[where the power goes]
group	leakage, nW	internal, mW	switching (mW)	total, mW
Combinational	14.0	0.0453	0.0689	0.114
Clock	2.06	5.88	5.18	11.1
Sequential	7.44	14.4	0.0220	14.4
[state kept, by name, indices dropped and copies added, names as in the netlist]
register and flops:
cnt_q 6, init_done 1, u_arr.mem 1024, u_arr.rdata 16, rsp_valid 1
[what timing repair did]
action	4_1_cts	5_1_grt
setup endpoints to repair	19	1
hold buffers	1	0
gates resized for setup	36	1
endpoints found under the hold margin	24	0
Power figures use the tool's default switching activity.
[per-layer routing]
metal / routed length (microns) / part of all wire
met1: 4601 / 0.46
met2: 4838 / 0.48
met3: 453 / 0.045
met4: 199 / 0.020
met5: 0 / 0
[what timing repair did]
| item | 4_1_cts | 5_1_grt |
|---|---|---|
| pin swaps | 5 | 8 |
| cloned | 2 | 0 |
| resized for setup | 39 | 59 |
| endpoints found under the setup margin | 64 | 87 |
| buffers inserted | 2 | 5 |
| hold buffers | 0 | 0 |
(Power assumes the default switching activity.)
**src/rtl/perm5_if.sv**
```systemverilog
// perm5_if: valid/ready handshake bundle for the PERM5 permutation engine.
// The input side carries a 5-bit word and its 14-bit control word. The output
// side carries the permuted word.
interface perm5_if;
    logic        in_valid;
    logic        in_ready;
    logic [4:0]  in_x;
    logic [13:0] in_p;
    logic        out_valid;
    logic        out_ready;
    logic [4:0]  out_z;

    // Producer/consumer side that drives words in and takes results out
    modport master (
        output in_valid, in_x, in_p, out_ready,
        input  in_ready, out_valid, out_z
    );

    // Engine side
    modport slave (
        input  in_valid, in_x, in_p, out_ready,
        output in_ready, out_valid, out_z
    );
endinterface

```
**src/rtl/perm5_engine.sv**
```systemverilog
// perm5_engine: PERM5 butterfly permutation of a 5-bit word under a 14-bit
// control word, through 7 fixed two-pair swap stages.
// MODE=0 builds an iterative engine that applies one stage per clock (8 clocks
// per word). MODE=1 builds a 7-slot pipeline that accepts one word per clock.
// Both variants register every output, so there is no path from in_* to out_*.
// The only combinational path is out_ready -> in_ready.
module perm5_engine #(
    parameter int MODE = 0,
    parameter int X_W  = 5,
    parameter int P_W  = 14
) (
    input  logic     clk,
    input  logic     rst,
    perm5_if.slave   bus,
    output logic     busy
);

    // The butterfly table only exists for a 5-bit word and a 14-bit control word
    if (X_W != 5 || P_W != 14) begin : g_bad_width
        $error("perm5_engine: X_W must be 5 and P_W must be 14");
    end

    if (MODE != 0 && MODE != 1) begin : g_bad_mode
        $error("perm5_engine: MODE must be 0 or 1");
    end

    typedef enum logic [1:0] {
        IDLE = 2'd0,
        RUN  = 2'd1,
        DONE = 2'd2
    } state_t;

    // Swap bits a and b of x when en is set
    function automatic logic [4:0] swap_if(input logic [4:0] x, input logic [2:0] a,
                                           input logic [2:0] b, input logic en);
        logic [4:0] r;
        r = x;
        if (en) begin
            r[a] = x[b];
            r[b] = x[a];
        end
        return r;
    endfunction

    // One butterfly stage. The two pairs in a stage are disjoint, so their order does not matter.
    function automatic logic [4:0] apply_stage(input logic [2:0] s, input logic [4:0] x,
                                               input logic [13:0] p);
        logic [4:0] r;
        r = x;
        case (s)
            3'd0: begin
                r = swap_if(r, 3'd1, 3'd2, p[13]);
                r = swap_if(r, 3'd0, 3'd3, p[12]);
            end
            3'd1: begin
                r = swap_if(r, 3'd1, 3'd3, p[11]);
                r = swap_if(r, 3'd2, 3'd4, p[10]);
            end
            3'd2: begin
                r = swap_if(r, 3'd0, 3'd3, p[9]);
                r = swap_if(r, 3'd1, 3'd4, p[8]);
            end
            3'd3: begin
                r = swap_if(r, 3'd3, 3'd4, p[7]);
                r = swap_if(r, 3'd0, 3'd2, p[6]);
            end
            3'd4: begin
                r = swap_if(r, 3'd1, 3'd3, p[5]);
                r = swap_if(r, 3'd0, 3'd4, p[4]);
            end
            3'd5: begin
                r = swap_if(r, 3'd3, 3'd4, p[3]);
                r = swap_if(r, 3'd1, 3'd2, p[2]);
            end
            3'd6: begin
                r = swap_if(r, 3'd2, 3'd3, p[1]);
                r = swap_if(r, 3'd0, 3'd1, p[0]);
            end
            default: r = x;
        endcase
        return r;
    endfunction

    logic           in_ready_w;
    logic           out_valid_w;
    logic [X_W-1:0] out_z_w;
    logic           busy_w;

    assign bus.in_ready  = in_ready_w;
    assign bus.out_valid = out_valid_w;
    assign bus.out_z     = out_z_w;
    assign busy          = busy_w;

    if (MODE == 0) begin : g_iter
        state_t         state_q, state_d;
        logic [X_W-1:0] x_q, x_d;
        logic [P_W-1:0] p_q, p_d;
        logic [2:0]     stg_q, stg_d;

        // State, working word, control word and stage counter registers
        always_ff @(posedge clk) begin
            if (rst) begin
                state_q <= IDLE;
                x_q     <= '0;
                p_q     <= '0;
                stg_q   <= '0;
            end else begin
                state_q <= state_d;
                x_q     <= x_d;
                p_q     <= p_d;
                stg_q   <= stg_d;
            end
        end

        // Next-state logic: accept, then one stage per clock, then hold the result until it is taken
        always_comb begin
            state_d     = state_q;
            x_d         = x_q;
            p_d         = p_q;
            stg_d       = stg_q;
            in_ready_w  = 1'b0;
            out_valid_w = 1'b0;
            case (state_q)
                IDLE: begin
                    in_ready_w = 1'b1;
                    if (bus.in_valid) begin
                        x_d     = bus.in_x;
                        p_d     = bus.in_p;
                        stg_d   = 3'd0;
                        state_d = RUN;
                    end
                end
                RUN: begin
                    x_d = apply_stage(stg_q, x_q, p_q);
                    if (stg_q == 3'd6) begin
                        state_d = DONE;
                    end else begin
                        stg_d = stg_q + 3'd1;
                    end
                end
                DONE: begin
                    out_valid_w = 1'b1;
                    in_ready_w  = bus.out_ready;
                    if (bus.out_ready) begin
                        if (bus.in_valid) begin
                            x_d     = bus.in_x;
                            p_d     = bus.in_p;
                            stg_d   = 3'd0;
                            state_d = RUN;
                        end else begin
                            state_d = IDLE;
                        end
                    end
                end
                default: state_d = IDLE;
            endcase
        end

        assign out_z_w = x_q;
        assign busy_w  = (state_q != IDLE);
    end else begin : g_pipe
        // Slot 6 is the output register and never feeds a later stage, so it needs no control word
        logic [6:0]     v_q, v_d;
        logic [X_W-1:0] x_q [7];
        logic [X_W-1:0] x_d [7];
        logic [P_W-1:0] p_q [6];
        logic [P_W-1:0] p_d [6];
        logic           adv;

        // Slot registers. All slots shift together or all hold.
        always_ff @(posedge clk) begin
            if (rst) begin
                v_q <= '0;
                for (int i = 0; i < 7; i++) begin
                    x_q[i] <= '0;
                end
                for (int i = 0; i < 6; i++) begin
                    p_q[i] <= '0;
                end
            end else begin
                v_q <= v_d;
                x_q <= x_d;
                p_q <= p_d;
            end
        end

        // Advance when the output slot is empty or being taken. Each slot applies its own stage on the way in.
        always_comb begin
            adv = ~v_q[6] | bus.out_ready;
            v_d = v_q;
            x_d = x_q;
            p_d = p_q;
            if (adv) begin
                v_d[0] = bus.in_valid;
                x_d[0] = apply_stage(3'd0, bus.in_x, bus.in_p);
                p_d[0] = bus.in_p;
                for (int i = 1; i < 7; i++) begin
                    v_d[i] = v_q[i-1];
                    x_d[i] = apply_stage(3'(i), x_q[i-1], p_q[i-1]);
                    if (i < 6) begin
                        p_d[i] = p_q[i-1];
                    end
                end
            end
        end

        assign in_ready_w  = adv;
        assign out_valid_w = v_q[6];
        assign out_z_w     = x_q[6];
        assign busy_w      = |v_q;
    end

endmodule

```
**src/flat_wrapper.sv**
```systemverilog
// flat-port wrapper written by rule: the top's interface ports become plain ports
module perm5_engine_flat 
#(
    parameter int MODE = 0,
    parameter int X_W  = 5,
    parameter int P_W  = 14
)
  (clk, rst, busy, bus_in_valid, bus_in_x, bus_in_p, bus_out_ready, bus_in_ready, bus_out_valid, bus_out_z);
  perm5_if bus_i ();
  input  logic clk;
  input  logic rst;
  output logic busy;
  input wire logic [$bits(bus_i.in_valid)-1:0] bus_in_valid;
  input wire logic [$bits(bus_i.in_x)-1:0] bus_in_x;
  input wire logic [$bits(bus_i.in_p)-1:0] bus_in_p;
  input wire logic [$bits(bus_i.out_ready)-1:0] bus_out_ready;
  output wire logic [$bits(bus_i.in_ready)-1:0] bus_in_ready;
  output wire logic [$bits(bus_i.out_valid)-1:0] bus_out_valid;
  output wire logic [$bits(bus_i.out_z)-1:0] bus_out_z;
  assign bus_i.in_valid = bus_in_valid;
  assign bus_i.in_x = bus_in_x;
  assign bus_i.in_p = bus_in_p;
  assign bus_i.out_ready = bus_out_ready;
  assign bus_in_ready = bus_i.in_ready;
  assign bus_out_valid = bus_i.out_valid;
  assign bus_out_z = bus_i.out_z;
  perm5_engine #(.MODE(MODE), .X_W(X_W), .P_W(P_W)) u_core (.clk(clk), .rst(rst), .bus(bus_i), .busy(busy));
endmodule
```
`config.mk`:
```
export PLATFORM = sky130hd
export DESIGN_NAME = mux_8to1_flat
export DESIGN_NICKNAME = d
export VERILOG_FILES = /design/src/rtl/mux_8to1_if.sv /design/src/rtl/mux_8to1.sv /design/src/flat_wrapper.sv
export SDC_FILE = /design/constraint.sdc
export NUM_CORES = 1
export LEC_CHECK = 0
export BUFFER_PORTS_ARGS = -buffer_cell sky130_fd_sc_hd__buf_2
export CAP_MARGIN = 30
export CORE_AREA = 2 2 39 41
export CTS_BUF_LIST = sky130_fd_sc_hd__clkbuf_8 sky130_fd_sc_hd__clkbuf_16
export CTS_CLUSTER_DIAMETER = 150
export CTS_CLUSTER_SIZE = 14
export DETAILED_ROUTE_END_ITERATION = 16
export DIE_AREA = 0 0 41 43
export PLACE_DENSITY = 0.53
export SETUP_SLACK_MARGIN = 0.3
export SYNTH_ARGS = -nofsm -noshare
export SYNTH_HDL_FRONTEND = slang
export SYNTH_SLANG_ARGS = --single-unit
export TNS_END_PERCENT = 100
```
`constraint.sdc`:
```
create_clock -name clk -period 1.3 [get_ports clk]
set_input_delay 0.13 -clock clk [delete_from_list [all_inputs] [get_ports clk]]
set_output_delay 0.13 -clock clk [all_outputs]
set_load 0.05 [all_outputs]
```
--- src/rtl/difftest_arch_monitor_if.sv ---
// Commit, register-file and trap bundle from the core under test to the co-simulation monitor.
// The core side drives everything (master); the monitor only observes (slave).
interface difftest_arch_monitor_if #(
    parameter int XLEN = 32
);
    logic            commit_valid;
    logic [XLEN-1:0] commit_pc;
    logic [31:0]     commit_instr;
    logic            commit_skip;
    logic            commit_wen;
    logic [7:0]      commit_wdest;
    logic [XLEN-1:0] commit_wdata;
    logic [XLEN-1:0] gpr_0,  gpr_1,  gpr_2,  gpr_3,  gpr_4,  gpr_5,  gpr_6,  gpr_7;
    logic [XLEN-1:0] gpr_8,  gpr_9,  gpr_10, gpr_11, gpr_12, gpr_13, gpr_14, gpr_15;
    logic [XLEN-1:0] gpr_16, gpr_17, gpr_18, gpr_19, gpr_20, gpr_21, gpr_22, gpr_23;
    logic [XLEN-1:0] gpr_24, gpr_25, gpr_26, gpr_27, gpr_28, gpr_29, gpr_30, gpr_31;
    logic            trap_valid;
    logic [2:0]      trap_code;
    logic [63:0]     trap_instr_cnt;

    modport master (
        output commit_valid, commit_pc, commit_instr, commit_skip, commit_wen, commit_wdest, commit_wdata,
        output gpr_0,  gpr_1,  gpr_2,  gpr_3,  gpr_4,  gpr_5,  gpr_6,  gpr_7,
        output gpr_8,  gpr_9,  gpr_10, gpr_11, gpr_12, gpr_13, gpr_14, gpr_15,
        output gpr_16, gpr_17, gpr_18, gpr_19, gpr_20, gpr_21, gpr_22, gpr_23,
        output gpr_24, gpr_25, gpr_26, gpr_27, gpr_28, gpr_29, gpr_30, gpr_31,
        output trap_valid, trap_code, trap_instr_cnt
    );

    modport slave (
        input commit_valid, commit_pc, commit_instr, commit_skip, commit_wen, commit_wdest, commit_wdata,
        input gpr_0,  gpr_1,  gpr_2,  gpr_3,  gpr_4,  gpr_5,  gpr_6,  gpr_7,
        input gpr_8,  gpr_9,  gpr_10, gpr_11, gpr_12, gpr_13, gpr_14, gpr_15,
        input gpr_16, gpr_17, gpr_18, gpr_19, gpr_20, gpr_21, gpr_22, gpr_23,
        input gpr_24, gpr_25, gpr_26, gpr_27, gpr_28, gpr_29, gpr_30, gpr_31,
        input trap_valid, trap_code, trap_instr_cnt
    );
endinterface
File: src/rtl/multi_timer.sv
// multi_timer: multi-channel programmable down-counter timer.
//   One shared prescaler, qualified by clken, produces a tick every
//   prescale+1 qualified cycles. Each channel is an independent down-counter
//   with its own reload value, periodic/one-shot mode, run state, sticky irq,
//   zero pulse and toggle output.
// Ports:
//   clk, reset          clock (rising edge), async active-high reset
//   clken, prescale     count qualifier and shared prescaler divide value
//   cfg_we/ch/load/mode/start   config write of one channel; start arms it
//   stop, irq_ack       per-channel stop level and irq clear
//   counter_flat        channel i count at [i*WIDTH +: WIDTH]
//   zero, tp, irq, running      per-channel status outputs

module multi_timer_ch #(
  parameter int WIDTH = 24
) (
  input  logic             clk,
  input  logic             reset,
  input  logic             tick,
  input  logic             wr,
  input  logic             arm,
  input  logic [WIDTH-1:0] load,
  input  logic             mode_in,
  input  logic             stop,
  input  logic             irq_ack,
  output logic [WIDTH-1:0] count,
  output logic             zero,
  output logic             tp,
  output logic             irq,
  output logic             running
);
  typedef enum logic [1:0] {IDLE, RUN, DONE} state_t;

  state_t           state, state_n;
  logic [WIDTH-1:0] reload, count_n, arm_val, rel_val;
  logic             mode, term;

  // A load of 0 behaves as 1, so the counter restarts at max(N,1)-1.
  assign arm_val = ((load   == '0) ? WIDTH'(1) : load)   - WIDTH'(1);
  assign rel_val = ((reload == '0) ? WIDTH'(1) : reload) - WIDTH'(1);

  // Arm wins over stop, stop wins over counting; an arm on a terminal
  // cycle therefore also swallows that terminal event.
  always_comb begin
    state_n = state;
    count_n = count;
    term    = 1'b0;
    if (arm) begin
      state_n = RUN;
      count_n = arm_val;
    end else if (state == RUN) begin
      if (stop) begin
        state_n = IDLE;
      end else if (tick) begin
        if (count != '0) begin
          count_n = count - WIDTH'(1);
        end else begin
          term = 1'b1;
          if (mode) state_n = DONE;
          else      count_n = rel_val;
        end
      end
    end
  end

  always_ff @(posedge clk or posedge reset) begin
    if (reset) begin
      state  <= IDLE;
      count  <= '0;
      reload <= '0;
      mode   <= 1'b0;
      zero   <= 1'b0;
      tp     <= 1'b0;
      irq    <= 1'b0;
    end else begin
      state <= state_n;
      count <= count_n;
      zero  <= term;
      tp    <= tp ^ term;
      irq   <= (irq & ~irq_ack) | term;  // set beats ack
      // Reload/mode updates take effect from the next terminal reload on.
      if (wr) begin
        reload <= load;
        mode   <= mode_in;
      end
    end
  end

  assign running = (state == RUN);
endmodule
`config.mk`:
```
export PLATFORM = sky130hd
export DESIGN_NAME = demux1x4_stream
export DESIGN_NICKNAME = d
export VERILOG_FILES = /design/src/rtl/demux1x4_stream.sv
export SDC_FILE = /design/constraint.sdc
export NUM_CORES = 1
export LEC_CHECK = 0
export BUFFER_PORTS_ARGS = -buffer_cell sky130_fd_sc_hd__buf_2
export CAP_MARGIN = 5
export CELL_PAD_IN_SITES_DETAIL_PLACEMENT = 0
export CELL_PAD_IN_SITES_GLOBAL_PLACEMENT = 1
export CORE_ASPECT_RATIO = 0.75
export CORE_UTILIZATION = 35
export CTS_CLUSTER_SIZE = 40
export DETAILED_ROUTE_END_ITERATION = 12
export PLACE_DENSITY = 0.76
export SETUP_SLACK_MARGIN = 0.5
export SYNTH_ARGS = -nofsm -noshare
export SYNTH_HDL_FRONTEND = slang
export SYNTH_SLANG_ARGS = --single-unit
```
`constraint.sdc`:
```
create_clock -name clk -period 2.35 [get_ports clk]
set_input_delay 0.3525 -clock clk [delete_from_list [all_inputs] [get_ports clk]]
set_output_delay 0.3525 -clock clk [all_outputs]
set_load 0.1 [all_outputs]
```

■ Exercise objective: Copy out the entries exactly. Begin at the first line and end with the line that has "endpoints found under the hold".

■ Output:
[where the power goes]
group	leakage, nW	internal, mW	switching (mW)	total, mW
Combinational	14.0	0.0453	0.0689	0.114
Clock	2.06	5.88	5.18	11.1
Sequential	7.44	14.4	0.0220	14.4
[state kept, by name, indices dropped and copies added, names as in the netlist]
register and flops:
cnt_q 6, init_done 1, u_arr.mem 1024, u_arr.rdata 16, rsp_valid 1
[what timing repair did]
action	4_1_cts	5_1_grt
setup endpoints to repair	19	1
hold buffers	1	0
gates resized for setup	36	1
endpoints found under the hold margin	24	0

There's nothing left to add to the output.